Al cerrar 2010 y comenzar 2011, la variada y compleja temática de la violencia en sus distintas expresiones –intrafamiliar, social, delincuencial, entre otras— requiere urgentes tratamientos multidiciplinarios y pluriinstitucionales
Escrito por Editorial.27 de Diciembre. Tomado de La Prensa Gráfica.
Estamos por concluir un año de gran violencia en el país, y sólo en la Navidad se registraron 20 homicidios. Esta ola es efecto de un grave trastorno nacional que desde luego tiene causas múltiples. Aunque las autoridades policiales, fiscales y judiciales siempre están en la mira respecto de este fenómeno, hay que calar más a fondo para reconocer las interioridades del mismo, que tiene tan atribulada a la población. Es cierto que la institucionalidad está llamada a cumplir su función a cabalidad y a plenitud, pero también debe hacerlo la sociedad en su conjunto, tanto en su dimensión organizada como en su expresión ciudadana.

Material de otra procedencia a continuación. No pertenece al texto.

## src/rtl/doze_pkg.sv

```systemverilog
package doze_pkg;
  localparam int REG_W   = 16;
  localparam int RATIO_W = 3;
  localparam int SPARE_W = REG_W - RATIO_W - 2;
  localparam int CNT_W   = (1 << RATIO_W) - 1;

  // Field order fixes the bit positions: wake bit 15, ratio 14:12, enable 11.
  typedef struct packed {
    logic               wake;
    logic [RATIO_W-1:0] ratio;
    logic               dozing;
    logic [SPARE_W-1:0] spare;
  } doze_ctrl_t;
endpackage

```

## src/rtl/doze_ctrl_reg.sv

```systemverilog
module doze_ctrl_reg
  import doze_pkg::*;
(
  input  logic       clk,
  input  logic       rst,
  input  logic       wr_en_i,
  input  doze_ctrl_t wr_word_i,
  input  logic       irq_i,
  output doze_ctrl_t ctrl_q_o,
  output doze_ctrl_t ctrl_d_o,
  output logic       restart_o
);
  doze_ctrl_t ctrl_q, ctrl_d;
  logic       hw_clear;

  assign hw_clear = irq_i && ctrl_q.wake && ctrl_q.dozing;

  always_comb begin
    ctrl_d = ctrl_q;
    if (wr_en_i) begin
      ctrl_d = wr_word_i;
    end else if (hw_clear) begin
      ctrl_d.dozing = 1'b0;
    end
  end

  assign restart_o = (ctrl_d.dozing != ctrl_q.dozing) || (ctrl_d.ratio != ctrl_q.ratio);

  always_ff @(posedge clk) begin
    if (rst) ctrl_q <= '0;
    else     ctrl_q <= ctrl_d;
  end

  assign ctrl_q_o = ctrl_q;
  assign ctrl_d_o = ctrl_d;

  assert_irq_clears_R7: assert property (@(posedge clk) disable iff (rst)
    (irq_i && ctrl_q.wake && ctrl_q.dozing && !wr_en_i) |=> !ctrl_q.dozing);

  assert_irq_ignored_R8: assert property (@(posedge clk) disable iff (rst)
    (irq_i && !ctrl_q.wake && !wr_en_i) |=> $stable(ctrl_q));

  assert_write_wins_R9: assert property (@(posedge clk) disable iff (rst)
    wr_en_i |=> (ctrl_q == $past(wr_word_i)));
endmodule

```

## src/rtl/doze_rate_counter.sv

```systemverilog
module doze_rate_counter
  import doze_pkg::*;
(
  input  logic               clk,
  input  logic               rst,
  input  logic               restart_i,
  input  logic [RATIO_W-1:0] ratio_q_i,
  input  logic               dozing_d_i,
  output logic               cpu_en_o
);
  logic [CNT_W-1:0] cnt_q, cnt_d, limit;
  logic             cpu_en_q;

  assign limit = ~({CNT_W{1'b1}} << ratio_q_i);

  always_comb begin
    if (restart_i)           cnt_d = '0;
    else if (cnt_q == limit) cnt_d = '0;
    else                     cnt_d = cnt_q + 1'b1;
  end

  always_ff @(posedge clk) begin
    if (rst) begin
      cnt_q    <= '0;
      cpu_en_q <= 1'b1;
    end else begin
      cnt_q    <= cnt_d;
      cpu_en_q <= !dozing_d_i || (cnt_d == '0);
    end
  end

  assign cpu_en_o = cpu_en_q;

  assert_cnt_in_range_R3: assert property (@(posedge clk) disable iff (rst)
    cnt_q <= limit);

  assert_restart_phase_R6: assert property (@(posedge clk) disable iff (rst)
    restart_i |=> (cnt_q == '0));
endmodule

```

## src/rtl/cpu_doze_divider.sv

```systemverilog
module cpu_doze_divider
  import doze_pkg::*;
(
  input  logic             clk,
  input  logic             rst,
  input  logic             wr_en_i,
  input  logic [REG_W-1:0] wr_data_i,
  input  logic             irq_i,
  output logic [REG_W-1:0] rd_data_o,
  output logic             cpu_en_o,
  output logic             periph_en_o
);
  doze_ctrl_t ctrl_q, ctrl_d;
  logic       restart;
  logic       periph_en_q;

  doze_ctrl_reg u_reg (
    .clk       (clk),
    .rst       (rst),
    .wr_en_i   (wr_en_i),
    .wr_word_i (doze_ctrl_t'(wr_data_i)),
    .irq_i     (irq_i),
    .ctrl_q_o  (ctrl_q),
    .ctrl_d_o  (ctrl_d),
    .restart_o (restart)
  );

  doze_rate_counter u_cnt (
    .clk        (clk),
    .rst        (rst),
    .restart_i  (restart),
    .ratio_q_i  (ctrl_q.ratio),
    .dozing_d_i (ctrl_d.dozing),
    .cpu_en_o   (cpu_en_o)
  );

  always_ff @(posedge clk) begin
    if (rst) periph_en_q <= 1'b1;
    else     periph_en_q <= 1'b1;
  end

  assign periph_en_o = periph_en_q;
  assign rd_data_o   = ctrl_q;

  assert_full_speed_off_R4: assert property (@(posedge clk) disable iff (rst)
    !ctrl_q.dozing |-> cpu_en_o);

  assert_periph_full_rate_R5: assert property (@(posedge clk) disable iff (rst)
    periph_en_o);

  assert_first_pulse_R3: assert property (@(posedge clk) disable iff (rst)
    (restart && ctrl_d.dozing) |=> cpu_en_o);
endmodule

```

## config.mk

```make
export PLATFORM = sky130hd
export DESIGN_NAME = cpu_doze_divider
export DESIGN_NICKNAME = d
export VERILOG_FILES = /design/src/rtl/doze_pkg.sv /design/src/rtl/doze_ctrl_reg.sv /design/src/rtl/doze_rate_counter.sv /design/src/rtl/cpu_doze_divider.sv
export SDC_FILE = /design/constraint.sdc
export NUM_CORES = 1
export LEC_CHECK = 0
export ABC_AREA = 0
export BUFFER_PORTS_ARGS = -buffer_cell sky130_fd_sc_hd__buf_2
export CORE_UTILIZATION = 50
export DETAILED_ROUTE_END_ITERATION = 12
export PLACE_DENSITY = 0.78
export SLEW_MARGIN = 30
export SYNTH_ARGS = -nofsm -noshare
export SYNTH_HDL_FRONTEND = slang
export SYNTH_HIERARCHICAL = 1
export SYNTH_SLANG_ARGS = --single-unit
```

## constraint.sdc

```tcl
create_clock -name clk -period 4.67 [get_ports clk]
set_input_delay 0.2335 -clock clk [delete_from_list [all_inputs] [get_ports clk]]
set_output_delay 0.2335 -clock clk [all_outputs]
set_load 0.05 [all_outputs]
```

==> results by group <==
Routing
  – Post-DRT Antenna Nets: 0
  – DR pass1 iterations: 4
  – Vias: 1040
  – Post-Route WL: roughly 2400 um
  – DR DRC count: 0
  – Drt initial violations: 15
  – WL/cell: roughly 13 um
  – Drt via density: approximately 5.4

Critical path
  – CP Data Arrival Time: 2.20 ns
  – R2r endpoint: u_cnt/cpu_en_o
  – CP required: slightly below 5 ns
  – Critical path capture point type: register
  – Critical path's slowest cell: dfxtp_1
  – Reg2Reg Depth: 5
  – Crit Path Category: register to register
  – FF-to-FF Start: u_reg/ctrl_q_o[14]
  – CP max FO: 14
  – Slowest stage delay, CP: 0.61 ns
  – Cells along the critical path: mux2_2, a211oi_2, a31oi_1, a311o_2, nand3b_4
  – Reg-to-reg setup timing slack: around 2.7 ns
  – Type of origin of the critical path: register

Cells and area
  – Filler cell count: roughly 210
  – Layout area overhead: 15.2%
  – Fin util: 0.606
  – Commonest non-fill, non-tap cell in the layout: buf_2
  – Most frequent cells in the layout: 36 x buf_2, 24 x dfxtp_1, 16 x nor2b_1
  – ANT cells: 0
  – Post-Layout Inst Area: between 0.001 and 0.0015 mm2
  – Share of layout cells above drive strength 1: 0.370
  – Nets: about 180

Pwr
  – PD cells: 317 mW/mm2
  – Power share of the clock group: 0.312
  – VDD IR-drop max: 0.211 mV
  – Sequential power share: 0.480
  – Comb pwr share: 0.208
  – Net switching power: about 0.00013 W
  – Pint: 0.000342 W
  – P_leak: about 0.67 nW
  – Sw Ratio: 0.273
  – Design Power: roughly 0.00047 W

GRT
  – Pin count of the biggest net entering global routing: 18
  – Grt total ovfl: 0
  – First-pass GRT wire length: 3980 um
  – Vias in the first global route: 943
  – Initial antenna violation count: 0
  – GRT Total Usage: 0.196

Job
  – Max-cap violations: 0

Hold path
  – Hold Path Class: primary input to register
  – Worst Hold End: u_reg/ctrl_q_o[11]
  – Hold Path Origin: wr_data_i[11]
  – Worst Hold Depth: 3

Outcome
  – Status: finished, final reports clean

Synthesis
  – Main combinational cell family by area after synthesis: simple AND/OR/NAND/NOR gates
  – Ys flop type: dfxtp_1
  – Post-Syn Instances: approximately 130
  – Synthesis-stage register bit count: 24
  – Async S/R FF share, synth: 0
  – Avg Inst Size Synth: just under 10 um2
  – Synthesized area: roughly 0.0013 mm2
  – Syn nets: 153
  – Top-area cell type share of the netlist area: 0.372
  – Yosys top cell by area: dfxtp_1
  – Post-synthesis simple-gate area fraction: 0.236
  – Mux cell area share after synthesis: 0.171
  – Synth warn: 6
  – Synth area leaders: dfxtp_1 37%, mux2_4 9.3%, nor2b_1 7.8%
  – Synth Area in XOR/XNOR: 0.0610
  – Post-synth cell types: 40
  – Compound-Gate Fraction of Synth Area: 0.0843
  – Adder-cell share of the synthesized area: 0.00969
  – Post-synthesis sequential area ratio: 0.372
  – Post-synth EDFFs: 0

CTS
  – CTS Sinks: 24
  – H-tree depth: 1
  – Clock buffer depth: 2
  – Clock Pin Slew Worst Setup and Hold Paths: roughly 0.13 ns
  – Clock Tree Root: clkbuf_4
  – Total CTS buffers: 3
  – Hold-fix buffers at CTS: 0
  – Worst skew pair latency: around 0.31 ns
  – CTS resizes: 0
  – Post-CTS Setup Bufs: 0
  – CTS tree: built

Place
  – RD Place Congestion: 0.805
  – Pre-CTS WS: roughly 2.7 ns
  – Dpl cell area: about 0.0014 mm2
  – Dpl hpwl: around 1800 um
  – PortBufs: 36

STA
  – Setup TNS: 0 ns
  – Final Cycle Share: 0.428
  – Final Hold Fails: 0
  – Fmax: 501 MHz
  – Final setup viols: 0
  – Fin worst setup slack: about 2.7 ns
  – RSZ-0062 raised after global routing: false
  – Fin Clk Skew: approximately 0.003 ns
  – Slew Limit Fails: 0
  – Post-layout min period: between 1.5 and 2 ns

Floorplan
  – Core ar.: 0.00245 mm2
  – Initial Utilization: 0.526
  – Total die area: approximately 0.0028 mm2
  – Rows: 18
  – Chip Height: approximately 53 um
  – IO Pins: 38
  – Die X: 52.8 um
[sequential cells by signal (all words and copies together) (netlist names)]
| register | cells |
|---|---|
| u_cnt/cnt_q | 7 |
| u_reg/ctrl_q_o | 16 |
| u_cnt/cpu_en_o | 1 |
[worst max-delay path by stage]
stage                           to  depth (start not counted)                from
finish              u_cnt/cpu_en_o                          5  u_reg/ctrl_q_o[14]
global route        u_cnt/cpu_en_o                          5  u_reg/ctrl_q_o[14]
CTS                 u_cnt/cpu_en_o                          5  u_reg/ctrl_q_o[14]
detailed placement  u_cnt/cpu_en_o                          5  u_reg/ctrl_q_o[14]
global placement    u_cnt/cpu_en_o                          5  u_reg/ctrl_q_o[14]
floorplan           u_cnt/cpu_en_o                          5  u_reg/ctrl_q_o[14]
[worst max-delay path, delay by kind of cell, from the launching register on]
kind / cells / cell delay (ns)
mux: 1 / 0.40
simple gates: 1 / 0.17
flops: 1 / 0.61
compound gates: 3 / 0.71
[kinds of logic after synthesis]
logic type,after synthesis
other,1
buffers and inverters,12
AO/OA/AOI/OAI,14
XOR/XNOR,9
multiplexers,17
adder cells (fa/ha/maj),1
flip-flops,24
AND/OR/NAND/NOR,54
[power by group through the flow]
| stage | Sequential [W] | Combinational [W] | Clock, W |
|---|---|---|---|
| detailed placement | 0.000231 | 0.0000981 | 0 |
| global route | 0.000228 | 0.000105 | 0.000158 |
| floorplan | 0.000255 | 0.0000518 | 0 |
| global placement | 0.000229 | 0.0000954 | 0 |
| CTS | 0.000226 | 0.0000986 | 0.000152 |
| finish | 0.000226 | 0.0000978 | 0.000147 |
[routing by layer]
metal	routed length, um	vias up	global-route usage
li1	-	512	-
met1	1050	495	0.211
met2	1240	31	0.369
met3	132	2	0.0435
met4	10	0	0.0658
met5	0	-	0
[synthesized netlist by cell type, types with 2 or more instances]
| master | count |
|---|---|
| nand3_1 | 4 |
| nand4_1 | 2 |
| o21ai_0 | 4 |
| xnor2_1 | 6 |
| nor2_1 | 12 |
| nand2b_1 | 2 |
| mux2_2 | 8 |
| buf_6 | 4 |
| nor3_1 | 3 |
| xor2_1 | 3 |
| and3_1 | 2 |
| dfxtp_1 | 24 |
| clkbuf_1 | 3 |
| inv_1 | 2 |
| nor2b_1 | 16 |
| mux2_4 | 8 |
| nand2_1 | 6 |
[area by class of cell]
class	count	area (um2)	share of cell area
repair buffers	36	180	0.121
flip-flops and latches	24	480	0.323
well taps	30	37.5	0.0252
multi-input cells	96	729	0.490
clock buffers	3	22.5	0.0151
clock inverters	1	30.0	0.0202
inverters	2	7.51	0.00505
[per-stage QoR]
stage / hold slack [ns] / cells
after detailed placement: 0.568 / 188
final: 0.240 / 192
after floorplan: 0.305 / 132
after CTS: 0.228 / 192
after global routing: 0.229 / 192
after global placement: 0.550 / 188
Note: power is estimated with default switching activity, not from simulation.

El accionar del crimen ha venido volviéndose cada vez más agresivo e implacable. Ejemplo de ello es la recurrencia de masacres, especialmente en el ámbito de las pandillas. En estos mismos días se han producido 6 víctimas en dos sucesos diferentes. Es como si se fueran rompiendo progresivamente todos los mecanismos de contención de la violencia, y esta se manifestara cada vez más como algo perversamente natural en el ambiente. Dicho comportamiento creciente debería merecer un análisis particular, porque es revelador del estado de conciencia en que se mueven muchos salvadoreños, fuera de toda racionalidad moral.
Al cerrar 2010 y comenzar 2011, la variada y compleja temática de la violencia en sus distintas expresiones –intrafamiliar, social, delincuencial, entre otras— requiere urgentes tratamientos multidiciplinarios y pluriinstitucionales. Hay iniciativas sectoriales en marcha, en instituciones como la PNC, y también componentes más definidos, como la intervención de la Fuerza Armada en tareas de seguridad, especialmente para atender el estado crítico de los centros penales; pero se debe avanzar hacia una estrategia verdaderamente compartida por todos, no en forma disgregada sino con inequívoca voluntad de unidad.

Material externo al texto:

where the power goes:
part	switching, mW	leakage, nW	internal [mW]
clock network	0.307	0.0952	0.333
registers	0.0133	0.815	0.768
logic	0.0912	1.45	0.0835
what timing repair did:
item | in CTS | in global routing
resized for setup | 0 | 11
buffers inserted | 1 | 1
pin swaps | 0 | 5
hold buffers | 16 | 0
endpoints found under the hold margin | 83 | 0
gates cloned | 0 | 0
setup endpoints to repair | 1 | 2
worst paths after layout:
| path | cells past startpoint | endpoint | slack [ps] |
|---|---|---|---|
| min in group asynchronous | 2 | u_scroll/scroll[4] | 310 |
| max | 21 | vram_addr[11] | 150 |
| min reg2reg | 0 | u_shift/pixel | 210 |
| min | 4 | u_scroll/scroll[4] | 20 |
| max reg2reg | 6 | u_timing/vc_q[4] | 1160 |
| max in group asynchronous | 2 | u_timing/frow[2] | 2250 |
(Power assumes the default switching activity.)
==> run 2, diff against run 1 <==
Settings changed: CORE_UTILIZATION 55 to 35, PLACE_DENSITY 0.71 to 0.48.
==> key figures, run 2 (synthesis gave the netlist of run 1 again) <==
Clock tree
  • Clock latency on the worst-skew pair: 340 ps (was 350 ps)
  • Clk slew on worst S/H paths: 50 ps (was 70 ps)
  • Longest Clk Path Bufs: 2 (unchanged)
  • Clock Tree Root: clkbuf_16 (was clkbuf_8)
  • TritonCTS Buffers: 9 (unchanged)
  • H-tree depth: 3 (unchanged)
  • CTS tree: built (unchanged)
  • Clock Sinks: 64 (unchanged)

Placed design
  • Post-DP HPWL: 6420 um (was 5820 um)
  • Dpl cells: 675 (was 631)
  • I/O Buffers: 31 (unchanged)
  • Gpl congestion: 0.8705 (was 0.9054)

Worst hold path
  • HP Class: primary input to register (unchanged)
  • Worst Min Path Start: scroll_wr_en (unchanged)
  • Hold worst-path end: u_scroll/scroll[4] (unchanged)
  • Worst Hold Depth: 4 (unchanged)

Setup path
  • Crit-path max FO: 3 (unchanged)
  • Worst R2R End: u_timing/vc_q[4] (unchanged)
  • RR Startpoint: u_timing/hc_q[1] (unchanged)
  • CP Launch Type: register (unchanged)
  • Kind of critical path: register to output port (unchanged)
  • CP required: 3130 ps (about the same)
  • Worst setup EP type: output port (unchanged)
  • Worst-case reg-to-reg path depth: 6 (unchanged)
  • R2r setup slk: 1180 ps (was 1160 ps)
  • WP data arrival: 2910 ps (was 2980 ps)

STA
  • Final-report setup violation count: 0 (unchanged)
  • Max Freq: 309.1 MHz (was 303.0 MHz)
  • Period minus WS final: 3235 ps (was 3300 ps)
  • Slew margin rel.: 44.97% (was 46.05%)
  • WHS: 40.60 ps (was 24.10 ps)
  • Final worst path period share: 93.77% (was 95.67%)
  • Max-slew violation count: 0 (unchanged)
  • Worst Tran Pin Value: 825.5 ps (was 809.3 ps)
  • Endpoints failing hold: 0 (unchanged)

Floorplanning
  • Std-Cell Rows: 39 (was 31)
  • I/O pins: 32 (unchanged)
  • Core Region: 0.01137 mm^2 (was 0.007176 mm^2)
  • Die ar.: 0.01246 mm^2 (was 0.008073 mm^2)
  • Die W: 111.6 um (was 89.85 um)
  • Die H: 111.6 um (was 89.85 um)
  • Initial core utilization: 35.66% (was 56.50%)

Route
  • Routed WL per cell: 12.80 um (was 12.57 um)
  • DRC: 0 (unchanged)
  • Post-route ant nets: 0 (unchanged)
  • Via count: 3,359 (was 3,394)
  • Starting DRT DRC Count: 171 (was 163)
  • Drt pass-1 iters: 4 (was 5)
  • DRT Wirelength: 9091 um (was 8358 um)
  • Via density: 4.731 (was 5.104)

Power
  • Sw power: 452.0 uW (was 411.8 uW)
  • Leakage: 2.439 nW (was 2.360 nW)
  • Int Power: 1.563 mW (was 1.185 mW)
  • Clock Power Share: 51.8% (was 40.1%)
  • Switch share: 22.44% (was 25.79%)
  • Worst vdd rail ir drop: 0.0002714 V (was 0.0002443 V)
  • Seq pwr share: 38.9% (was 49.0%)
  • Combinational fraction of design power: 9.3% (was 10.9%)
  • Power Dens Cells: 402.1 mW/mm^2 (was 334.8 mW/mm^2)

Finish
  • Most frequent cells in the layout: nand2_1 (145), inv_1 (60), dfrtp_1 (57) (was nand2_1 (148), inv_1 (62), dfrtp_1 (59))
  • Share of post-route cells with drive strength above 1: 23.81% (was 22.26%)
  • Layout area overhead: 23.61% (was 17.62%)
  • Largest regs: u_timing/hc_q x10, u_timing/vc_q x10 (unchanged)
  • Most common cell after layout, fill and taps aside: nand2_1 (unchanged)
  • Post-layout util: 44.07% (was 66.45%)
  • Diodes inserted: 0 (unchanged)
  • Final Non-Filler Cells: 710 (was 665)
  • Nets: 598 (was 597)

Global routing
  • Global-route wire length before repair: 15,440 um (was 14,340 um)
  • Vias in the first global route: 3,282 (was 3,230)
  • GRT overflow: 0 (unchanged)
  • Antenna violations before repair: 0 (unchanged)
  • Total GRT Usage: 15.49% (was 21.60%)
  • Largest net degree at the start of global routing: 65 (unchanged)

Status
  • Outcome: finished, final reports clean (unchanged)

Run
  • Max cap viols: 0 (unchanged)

Y es que, cuando las circunstancias son como las que enfrentamos desde hace ya tanto tiempo y cada vez con más apremio, todas las señales institucionales deben apuntar hacia el mismo objetivo, que es cercar al crimen y cerrarle todos los portillos por los que logra ir imponiendo su dominio sobre la sociedad. La coherencia institucional resulta entonces determinante para estructurar y desarrollar una lucha anticriminal que pueda responder de veras, y con la efectividad debida y suficiente, a los reclamos imperiosos de una realidad que a todos los responsables de controlarla se les ha ido yendo de las manos en algún sentido.
En esa línea, la más reciente sentencia de la Sala de lo Constitucional, dada a conocer el pasado 23 de diciembre, envía un mensaje inoportuno en lo referente a la inconstitucionalidad de las penas de prisión máximas vigentes, que podían llegar hasta los 75 años. Más allá de las discutibles consideraciones técnicas, el simbolismo de rebajar las penas y hacer así posible que delincuentes de peligrosidad extrema puedan ver reducidas sus condenas constituye un mensaje contraproducente en un momento en que lo sensato es enviar los mensajes contrarios, es decir, de la rigurosidad de la ley frente a las conductas criminales de cualquier índole.
Es hora de que todos –desde la institucionalidad y desde la ciudadanía— nos comprometamos sin reservas, temores ni sesgos en la tarea de sanear nuestra sociedad en sus diversos órdenes. Es responsabilidad histórica de cuyo cumplimiento depende en mucho el futuro nacional.